Well... there's Barbie. As the bumpersticker
says, "I want to grow up to be Barbie -- that
bitch has everything!" Unfortunately she's an impossible role model too. Normal
humans just aren't shaped that way. However, our average young
woman probably won't realize these body models are utterly
incompatible. She's even less likely to laugh and say, "What
nonsense those images are!"
A nice girl preferring a bad boy is an expression of a (peculiar)
cultural norm: women nurture and civilize men, who consequently
provide for them. So what would a nice boy preferring a bad girl be
saying, in the societal rubrics we're speaking of here?
The implied expression would be of a male providing for an
uncivilized, sexually free woman. While there are stories about this
sort of idea, it is not societally seen as a good thing. Our society
seems to believe men are supposed to be in control of women -- not
the other way around, and not a lack of anyone controlling at all.
The fact this control-based rubric is horrifically damaging to those
involved doesn't matter to the society or the media supporting
it.
She may wonder what's wrong with her -- why can't she be
that way too? When she looks around, she'll see her peers are
usually asking the same question, and doing their best to be
sure all their peers feel just as inadequate as they. Society's
doing its best to affect them too, after all -- in the end, the
media does nothing more but take society's existing rubrics to
a profitable commercial extreme.
I do find it encouraging to see young women who appear to
play a more self-assertive role -- but is it really her? Yes,
she may be wearing a shirt declaring "Dump him!" However, has
she truly decided to be an unabashedly self-aware woman... or
is she just slavishly buying into the latest media-created role
model for her gender?
Have you ever noticed how often women's magazines heckle and
lecture? Some of the headlines are downright demanding: "Bedroom
Dos & Don'ts" or "Must-Have Fall Fashions!" Why must
we do what we're told in bed, or buy these new clothes?
Others seem to need to denigrate men in order to exalt women:
"10 Topics to Turn Him Off" or "Younger Men! Enjoy One Today"
or "7 Strange Ideas Guys Have About Sex" -- do we really need
to lie to guys, treat them like sex toys, or laugh at their
misconceptions? Would we like that if it were done to us?

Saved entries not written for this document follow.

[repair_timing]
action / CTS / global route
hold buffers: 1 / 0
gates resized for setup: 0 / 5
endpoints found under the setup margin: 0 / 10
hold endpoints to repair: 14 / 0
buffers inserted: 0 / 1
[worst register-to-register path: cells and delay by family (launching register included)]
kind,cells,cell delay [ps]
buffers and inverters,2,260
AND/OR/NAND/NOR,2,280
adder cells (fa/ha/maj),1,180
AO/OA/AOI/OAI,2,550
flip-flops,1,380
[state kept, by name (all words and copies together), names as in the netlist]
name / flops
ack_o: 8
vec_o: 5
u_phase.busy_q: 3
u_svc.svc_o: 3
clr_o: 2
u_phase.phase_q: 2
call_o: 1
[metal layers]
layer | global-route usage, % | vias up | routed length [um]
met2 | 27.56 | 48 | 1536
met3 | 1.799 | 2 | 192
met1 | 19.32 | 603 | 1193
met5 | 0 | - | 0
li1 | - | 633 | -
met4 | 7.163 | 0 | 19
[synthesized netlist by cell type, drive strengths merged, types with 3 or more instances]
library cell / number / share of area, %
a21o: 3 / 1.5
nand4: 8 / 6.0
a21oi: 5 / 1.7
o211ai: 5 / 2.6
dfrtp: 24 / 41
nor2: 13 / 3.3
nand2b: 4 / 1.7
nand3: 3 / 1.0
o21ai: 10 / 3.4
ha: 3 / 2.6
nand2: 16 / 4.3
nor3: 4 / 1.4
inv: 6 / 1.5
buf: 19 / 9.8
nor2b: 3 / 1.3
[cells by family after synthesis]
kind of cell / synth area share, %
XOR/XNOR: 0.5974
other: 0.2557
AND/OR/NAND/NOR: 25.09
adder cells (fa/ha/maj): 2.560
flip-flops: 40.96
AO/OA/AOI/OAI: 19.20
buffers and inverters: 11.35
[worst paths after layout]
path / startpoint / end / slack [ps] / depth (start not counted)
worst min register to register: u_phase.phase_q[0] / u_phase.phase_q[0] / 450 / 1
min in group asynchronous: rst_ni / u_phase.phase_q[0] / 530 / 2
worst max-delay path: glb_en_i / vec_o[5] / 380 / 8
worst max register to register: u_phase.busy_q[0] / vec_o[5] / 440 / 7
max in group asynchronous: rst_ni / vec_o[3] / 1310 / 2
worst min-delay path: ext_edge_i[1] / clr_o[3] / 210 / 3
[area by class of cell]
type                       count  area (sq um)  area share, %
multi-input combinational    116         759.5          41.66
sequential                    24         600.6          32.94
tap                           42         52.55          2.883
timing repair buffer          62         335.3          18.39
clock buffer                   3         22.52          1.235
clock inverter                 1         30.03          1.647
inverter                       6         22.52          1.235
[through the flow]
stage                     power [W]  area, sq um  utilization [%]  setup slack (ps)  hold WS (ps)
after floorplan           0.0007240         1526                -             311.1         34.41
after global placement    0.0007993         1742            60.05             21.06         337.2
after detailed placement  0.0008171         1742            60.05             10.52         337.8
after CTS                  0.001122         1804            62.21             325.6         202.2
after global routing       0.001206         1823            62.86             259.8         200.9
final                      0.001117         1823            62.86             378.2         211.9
--- src/rtl/mbx_pkg.sv ---
package mbx_pkg;
  typedef enum logic [2:0] {
    WIN_NONE,
    WIN_TX,
    WIN_RX_STAT,
    WIN_RX_DATA,
    WIN_RX_IDLE
  } win_e;
endpackage

--- src/rtl/mbx_sync.sv ---
module mbx_sync #(
  parameter int             W       = 1,
  parameter logic [W-1:0]   RST_VAL = '0
) (
  input  logic         clk,
  input  logic         rst_n,
  input  logic [W-1:0] d,
  output logic [W-1:0] q
);
  for (genvar i = 0; i < W; i++) begin : g_bit
    logic s1, s2;
    always_ff @(posedge clk or negedge rst_n) begin
      if (!rst_n) begin
        s1 <= RST_VAL[i];
        s2 <= RST_VAL[i];
      end else begin
        s1 <= d[i];
        s2 <= s1;
      end
    end
    assign q[i] = s2;
  end
endmodule
**config.mk**
```make
export PLATFORM = sky130hd
export DESIGN_NAME = txr_desc_walker
export DESIGN_NICKNAME = d
export VERILOG_FILES = /design/src/rtl/txr_pkg.sv /design/src/rtl/txr_poll_latch.sv /design/src/rtl/txr_seg_check.sv /design/src/rtl/txr_ring_step.sv /design/src/rtl/txr_desc_walker.sv
export SDC_FILE = /design/constraint.sdc
export NUM_CORES = 1
export LEC_CHECK = 0
export ABC_AREA = 1
export BUFFER_PORTS_ARGS = -buffer_cell sky130_fd_sc_hd__buf_2
export CAP_MARGIN = 20
export CORE_MARGIN = 1.5
export CORE_UTILIZATION = 60
export CTS_CLUSTER_DIAMETER = 80
export CTS_CLUSTER_SIZE = 20
export DETAILED_ROUTE_END_ITERATION = 12
export PLACE_DENSITY = 0.87
export REMOVE_ABC_BUFFERS = 1
export SLEW_MARGIN = 20
export SYNTH_ARGS = -nofsm -noshare
export SYNTH_HDL_FRONTEND = slang
export SYNTH_SLANG_ARGS = --single-unit
```
**constraint.sdc**
```tcl
create_clock -name clk -period 6.1 [get_ports clk]
set_input_delay 0.61 -clock clk [delete_from_list [all_inputs] [get_ports clk]]
set_output_delay 0.61 -clock clk [all_outputs]
set_load 0.05 [all_outputs]
```
**src/rtl/txr_pkg.sv**
```systemverilog
`timescale 1ns/1ps
package txr_pkg;
  typedef enum logic [2:0] {
    S_IDLE, S_DESC, S_CHECK, S_FETCH, S_EMIT, S_WB, S_STEP
  } txr_state_e;

  // control/status word bit positions that software and hardware share
  localparam int OWN_BIT  = 31;
  localparam int LAST_BIT = 29;
  localparam int EOR_BIT  = 21;
  // second size field starts here in word 1
  localparam int SIZE2_LSB = 16;
endpackage

```
**src/rtl/txr_poll_latch.sv**
```systemverilog
`timescale 1ns/1ps
module txr_poll_latch (
  input  logic clk,
  input  logic rst_n,
  input  logic poll,
  input  logic take,
  output logic pend
);
  always_ff @(posedge clk) begin
    if (!rst_n) pend <= 1'b0;
    else        pend <= poll | (pend & ~take);
  end
endmodule

```
**src/rtl/txr_seg_check.sv**
```systemverilog
`timescale 1ns/1ps
module txr_seg_check #(
  parameter int LEN_W  = 12,
  parameter int MAX_B1 = 2048
) (
  input  logic [LEN_W-1:0] size1,
  input  logic [LEN_W-1:0] size2,
  output logic [LEN_W:0]   seg_len,
  output logic             bad
);
  localparam logic [LEN_W:0] LIMIT = (LEN_W+1)'(MAX_B1);

  always_comb begin
    seg_len = {1'b0, size1} + {1'b0, size2};
    bad     = ({1'b0, size1} > LIMIT) || (size2 != '0);
  end
endmodule

```
**src/rtl/txr_ring_step.sv**
```systemverilog
`timescale 1ns/1ps
module txr_ring_step #(
  parameter int AW         = 32,
  parameter int DESC_BYTES = 32
) (
  input  logic [AW-1:0] cur,
  input  logic [AW-1:0] base,
  input  logic          wrap,
  output logic [AW-1:0] nxt
);
  always_comb nxt = wrap ? base : cur + AW'(DESC_BYTES);
endmodule

```
**src/rtl/txr_desc_walker.sv**
```systemverilog
`timescale 1ns/1ps
module txr_desc_walker #(
  parameter int AW         = 32,
  parameter int LEN_W      = 12,
  parameter int MAX_B1     = 2048,
  parameter int DESC_BYTES = 32
) (
  input  logic          clk,
  input  logic          rst_n,
  input  logic          poll_req,
  input  logic [AW-1:0] tx_base,
  input  logic [AW-1:0] cur_ptr,
  output logic [AW-1:0] cur_ptr_nxt,
  output logic          cur_ptr_we,
  output logic          mem_req,
  output logic          mem_we,
  output logic [AW-1:0] mem_addr,
  output logic [31:0]   mem_wdata,
  input  logic          mem_ack,
  input  logic [31:0]   mem_rdata,
  output logic          fd_valid,
  input  logic          fd_ready,
  output logic [7:0]    fd_data,
  output logic          fd_sof,
  output logic          fd_eof,
  output logic          st_txint_set,
  output logic          st_nsum_set,
  output logic          len_err
);
  import txr_pkg::*;

  localparam int SEG_W  = LEN_W + 1;
  localparam int WOFF_W = SEG_W - 2;

  txr_state_e        state;
  logic [1:0]        idx_q;
  logic [31:0]       w0_q;
  logic [LEN_W-1:0]  sz1_q, sz2_q;
  logic [AW-1:0]     buf_q;
  logic [31:0]       word_q;
  logic [SEG_W-1:0]  rem_q;
  logic [WOFF_W-1:0] woff_q;
  logic [1:0]        bidx_q;
  logic              first_q;
  logic              err_q;

  logic              pend, take, bad;
  logic [SEG_W-1:0]  seg_len;

  assign take = (state == S_IDLE) && pend;

  txr_poll_latch u_poll (
    .clk(clk), .rst_n(rst_n), .poll(poll_req), .take(take), .pend(pend)
  );

  txr_seg_check #(.LEN_W(LEN_W), .MAX_B1(MAX_B1)) u_seg (
    .size1(sz1_q), .size2(sz2_q), .seg_len(seg_len), .bad(bad)
  );

  txr_ring_step #(.AW(AW), .DESC_BYTES(DESC_BYTES)) u_step (
    .cur(cur_ptr), .base(tx_base), .wrap(w0_q[EOR_BIT]), .nxt(cur_ptr_nxt)
  );

  // memory master and stream outputs
  always_comb begin
    mem_req   = (state == S_DESC) || (state == S_FETCH) || (state == S_WB);
    mem_we    = (state == S_WB);
    mem_wdata = w0_q & ~(32'h1 << OWN_BIT);
    case (state)
      S_DESC:  mem_addr = cur_ptr + AW'({idx_q, 2'b00});
      S_FETCH: mem_addr = buf_q + AW'({woff_q, 2'b00});
      default: mem_addr = cur_ptr;
    endcase
    fd_valid     = (state == S_EMIT);
    fd_data      = word_q[{bidx_q, 3'b000} +: 8];
    fd_sof       = first_q;
    fd_eof       = w0_q[LAST_BIT] && (rem_q == SEG_W'(1));
    cur_ptr_we   = (state == S_STEP);
    st_txint_set = (state == S_STEP) && w0_q[LAST_BIT];
    st_nsum_set  = (state == S_STEP) && w0_q[LAST_BIT];
    len_err      = err_q;
  end

  always_ff @(posedge clk) begin
    if (!rst_n) begin
      state   <= S_IDLE;
      idx_q   <= '0;
      w0_q    <= '0;
      sz1_q   <= '0;
      sz2_q   <= '0;
      buf_q   <= '0;
      word_q  <= '0;
      rem_q   <= '0;
      woff_q  <= '0;
      bidx_q  <= '0;
      first_q <= 1'b1;
      err_q   <= 1'b0;
    end else begin
      err_q <= 1'b0;
      case (state)
        S_IDLE: begin
          if (pend) begin
            state <= S_DESC;
            idx_q <= '0;
          end
        end
        S_DESC: begin
          if (mem_ack) begin
            idx_q <= idx_q + 2'd1;
            case (idx_q)
              2'd0: begin
                w0_q <= mem_rdata;
                if (!mem_rdata[OWN_BIT]) state <= S_IDLE;
              end
              2'd1: begin
                sz1_q <= mem_rdata[LEN_W-1:0];
                sz2_q <= mem_rdata[SIZE2_LSB +: LEN_W];
              end
              2'd2: buf_q <= mem_rdata[AW-1:0];
              default: state <= S_CHECK;
            endcase
          end
        end
        S_CHECK: begin
          rem_q  <= seg_len;
          woff_q <= '0;
          bidx_q <= '0;
          err_q  <= bad;
          state  <= (seg_len == '0) ? S_WB : S_FETCH;
        end
        S_FETCH: begin
          if (mem_ack) begin
            word_q <= mem_rdata;
            state  <= S_EMIT;
          end
        end
        S_EMIT: begin
          if (fd_ready) begin
            first_q <= 1'b0;
            rem_q   <= rem_q - SEG_W'(1);
            bidx_q  <= bidx_q + 2'd1;
            if (rem_q == SEG_W'(1)) begin
              state <= S_WB;
            end else if (bidx_q == 2'd3) begin
              woff_q <= woff_q + WOFF_W'(1);
              state  <= S_FETCH;
            end
          end
        end
        S_WB: begin
          if (mem_ack) state <= S_STEP;
        end
        S_STEP: begin
          if (w0_q[LAST_BIT]) first_q <= 1'b1;
          idx_q <= '0;
          state <= S_DESC;
        end
        default: state <= S_IDLE;
      endcase
    end
  end
endmodule

```
==> impl_metrics.csv <==
group,metric,value,unit
min_path,min_path_type,"in2reg",
setup_path,critPathBufInv,3,
clock_network,path_clk_slew,0.06,ns
clock_network,root_buffer,"clkbuf_16",
clock_network,cts-buffers-inserted,17,
clock_network,clockBufferDepth,2,
global_routing,grtUsageTotal,37.42,%
sta,finalHoldViolations,0,
yosys,synth_cells,1603,
setup_path,crit_chain,"ha_1 > inv_1 > fa_1 > inv_1 > nand2_1 > nand3_1 > o21ai_0 > o21ai_0 > nand3_1 > nand2_1 > nand2_1 > o21ai_0 > nand3_1 > nand3_1 > buf_2",
sta,clock.fmax,254.1,MHz
place,port_buffers,212,
setup_path,arrival,3.33,ns
setup_path,slowest_stage,"o21ai_0",
run_status,outcome,"completed",
detailed_routing,drtIter0Drc,1084,
setup_path,criticalPathCategory,"reg2out",
setup_path,crit_top_cell,"nand3_1",
clock_network,post_cts_buffers,0,
power,p_int,2.047,mW
floorplan,die_w,132.6,um
yosys,synth.most_common_cell,"nand2_1",
sta,worst_pin_slew,1.037,ns
setup_path,reg2reg_from,"state[0]",
sta,slew_viol_final,0,
run,drv_cap,0,
floorplan,die_height,132.6,um
yosys,synthTopCellsByArea,"dfxtp_1 30%, nand2_1 15%, a21oi_1 9.6%",
global_routing,antenna_found_initial,1,
setup_path,worst_setup_path_start_kind,"flip-flop",
power,pwr-share-seq,29.7,%
clock_network,postCtsHoldBufs,0,
yosys,synth_top_cell_by_area,"dfxtp_1",
floorplan,start_util,61.00,%
power,p_per_area,324.1,mW/mm2
yosys,yosysSeqAreaShare,30.39,%
clock_network,cts_sinks,153,
finish,area_growth,16.71,%
setup_path,endpoint_kind,"output pin",
global_routing,grt_pass1_vias,10730,
floorplan,ios,214,
clock_network,cts_tree,"yes",
floorplan,rows,47,
setup_path,required,5.49,ns
global_routing,grt_first_pass_wirelength,53.19,mm
detailed_routing,wire_per_inst,17.04,um
floorplan,coreArea,0.01652,mm2
global_routing,grt_max_degree,60,
yosys,synth_edf_count,0,
detailed_routing,ant_nets,0,
yosys,ys_warn_count,0,
min_path,holdPathEnd,"u_poll.pend",
setup_path,cp_top_family,"simple AND/OR/NAND/NOR gates",
power,p_leak,5.235,nW
sta,skew,0.005576,ns
finish,num-fill-cells,1417,
setup_path,worstPathMaxFanout,6,
yosys,netlist-cell-type-count,48,
setup_path,crit_path_max_incr_delay,0.41,ns
yosys,synthArstFlopShare,0,%
sta,whs,0.4542,ns
place,dpl.hpwl,24.82,mm
sta,finalSetupViolations,0,
global_routing,grt.overflow.total,0,
finish,drive_gt1_share,15.78,%
place,gp_congestion,0.9700,
min_path,hold_start,"poll_req",
power,p_sw,1.765,mW
power,clockPowerShare,28.2,%
clock_network,cts_resized,0,
finish,nNetsFinal,1898,
sta,relSlewSlack,30.73,%
sta,finalCriticalPeriod,3.936,ns
setup_path,r2r-end,"sz2_q[7]",
yosys,syn-cell-area,0.01008,mm2
power,p_comb_share,42.2,%
min_path,whs_path_depth,3,
detailed_routing,wirelength,34.03,mm
power,sw_frac_of_total,46.30,%
sta,fin_crit_sh,64.52,%
yosys,ys.flop_type,"dfxtp_1",
sta,finalSetupTns,0,ns
yosys,ys_ff_latch,153,
detailed_routing,num_vias,11980,
sta,rsz0062_at_grt,"false",
clock_network,htree_levels,4,
yosys,ys_top_cells_by_count,"399 x nand2_1, 194 x a21oi_1, 188 x nand3_1",
detailed_routing,drc,0,
yosys,synth_top_area_share,30.39,%
power,p_total,3.812,mW
setup_path,r2r_cells,8,
detailed_routing,via_per_inst,5.999,
detailed_routing,firstDrtPassIters,5,
power,irDropWorstVdd,0.2700,mV
clock_network,clk_latency,0.42,ns
yosys,avgSynthCellArea,6.288,um2
setup_path,rrSetupSlack,2.39,ns
floorplan,dieArea,0.01759,mm2
-- flip-flops by register name (all words and copies together), names as in the netlist --
signal	count
idx_q	2
state	3
sz1_q	12
fd_sof	1
woff_q	11
rem_q	13
sz2_q	12
bidx_q	2
w0_q	31
buf_q	32
len_err	1
word_q	32
u_poll.pend	1
-- kinds of logic after synthesis --
group | after synthesis | synth area share, %
and+or+nand+nor | 782 | 33.75
xor gates and xnor gates | 20 | 1.738
adders and majority gates | 36 | 4.692
AOI/OAI and AO/OA | 376 | 20.32
other | 1 | 0.03720
DFF | 153 | 30.39
buffers and inverters | 235 | 9.074
-- layer usage --
layer	track usage [%]	wire length (um)
met1	46.23	13530
met2	63.90	16190
met3	5.134	2691
met4	19.05	1622
met5	0	0
-- worst max path at each step --
stage / start / end / slack (ns) / cells after the start
6_report: woff_q[0] / mem_addr[24] / 2.16 / 15
5_1_grt: woff_q[0] / mem_addr[24] / 1.89 / 15
4_1_cts: woff_q[0] / mem_addr[20] / 2.22 / 15
3_5_place_dp: mem_ack / sz2_q[8] / 2.48 / 7
3_3_place_gp: mem_ack / sz2_q[8] / 2.55 / 7
2_1_floorplan: state[0] / mem_addr[13] / 0.35 / 6
-- layout make-up --
cell class	instances	area [um2]	area share, %
Clock buffer	18	439.2	3.733
Sequential cell	153	3064	26.05
Multi-Input combinational cell	1215	6120	52.02
Tap cell	220	275.3	2.340
Timing Repair Buffer	218	1106	9.402
Antenna cell	3	7.507	0.06382
Inverter	156	586.8	4.988
Clock inverter	14	165.2	1.404
-- metrics by stage --
step / instances / cell area [um2] / worst slack [ns] / utilization (%)
3_3_place_gp: 1962 / 11150 / 2.549 / 67.47
4_1_cts: 1994 / 11750 / 2.224 / 71.13
5_1_grt: 1995 / 11760 / 1.885 / 71.16
2_1_floorplan: 1524 / 9751 / 0.3484 / -
3_5_place_dp: 1962 / 11150 / 2.476 / 67.47
6_report: 1997 / 11760 / 2.164 / 71.19
-- power by group through the flow --
stage               registers (mW)  logic, mW  clock network (mW)
floorplan                     1.25       1.00                   0
global placement              1.15       1.56                   0
detailed placement            1.15       1.58                   0
CTS                           1.13       1.58                1.07
global route                  1.14       1.70                1.11
finish                        1.13       1.61                1.07
-- placed cells by master, fill, tap and decap left out, types with 5 or more instances in the layout --
cell | synthesis | layout
a211oi_1 | 10 | 10
a21oi_1 | 194 | 194
a31oi_1 | 7 | 7
buf_2 | 16 | 212
buf_4 | 3 | 6
clkbuf_16 | 0 | 17
dfxtp_1 | 153 | 152
ha_1 | 33 | 33
inv_1 | 149 | 149
inv_2 | 6 | 5
nand2_1 | 399 | 398
nand2_2 | 5 | 6
nand3_1 | 188 | 188
nand4_1 | 17 | 17
nor2_1 | 122 | 120
nor2_4 | 5 | 7
nor3_1 | 23 | 23
nor4_1 | 8 | 8
o211ai_1 | 11 | 11
o21ai_0 | 116 | 116
o221ai_1 | 7 | 7
o22ai_1 | 10 | 10
xor2_1 | 17 | 17
-- worst reg2reg max path: stages (launching register included) --
cell and delay, ns:
dfxtp_1 0.38, inv_1 0.12, nor2_4 0.29, nand2_2 0.42, nor2_4 0.68, buf_4 0.51, nand2_1 0.63, o21ai_0 0.47
a21oi_1 0.07
Note: power is estimated with default switching activity, not from simulation.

Our hypothetical young female will probably deeply internalize
just how much she sucks. No one could possibly ever like someone who
is so worthless as she. She'll be lucky if anyone ever shows any
interest in her at all. In fact, she'd probably better latch onto
the first guy that comes along.
Alternatively, our hypothetical young female can internalize the
media's classic good girl role instead, which is nothing more than a
nurturer of others -- a civilizing force, as it were. What does a
properly good girl want in a guy, in the artificial realm of
media?
They want someone who lets them really, completely fulfill that
role -- who needs their specific nurturing and civilizing. If she's
the best nurturer ever, then obviously she doesn't suck. Her love
will somehow save the wild boy, domesticating him into a good
provider.
So what's likely to be the first guy she meets who actually shows
some interest in her? Someone with a huge ego, who's more interested
in what she represents than who she truly is. Someone who thinks
she'll have sex with him. Someone 'mysterious' or 'dangerous' -- who
obviously has mastered the media's implied package deal of cool --
and thus makes her feel slightly less inadequate than usual. Someone
the media tells her needs her complete, selfless devotion and
nurturance.
Someone who's willing to come up to her and actually
ask -- long before a nice guy has worked up the courage
to do so.
According to the media, nice boys don't need her nurturing --
they're already civilized, thus not exciting or fulfilling enough
for a nice girl. The fact that bad boys are sometimes just genuinely
unpleasant, nasty people doesn't enter into the equation at all.
Some poor girl who's deeply internalized her media assigned
gender role will buy into it heart and soul -- no matter how much
she's subsequently torn apart by it. She won't be able to get rid of
this harmful media-created delusion until she dumps the artificial
crap her society's trying to feed her, and learns who she really
is.
So let's turn around this hypothesis regarding the excessive
internalization of societal roles, and analyze it bluntly and
critically. First, for intellectual curiosity, does the hypothesis
answer all the potential questions it raises? I think the answer is
yes. We can test it by flipping the original question -- by asking
why nice boys don't prefer bad girls as much as nice girls seem to
prefer bad boys.
How would the 'excessive internalization of societal roles'
theory answer this question? A nice boy, by the media's definition,
is one who is a good provider, already civilized, and not really in
need of a nice, nurturing girl. What's a bad girl? Someone who
refuses to be a nurturer at the cost of her personality -- perhaps
even someone who is in charge of her own sexuality, rather than
'saving' it for one guy in need of her nurturing.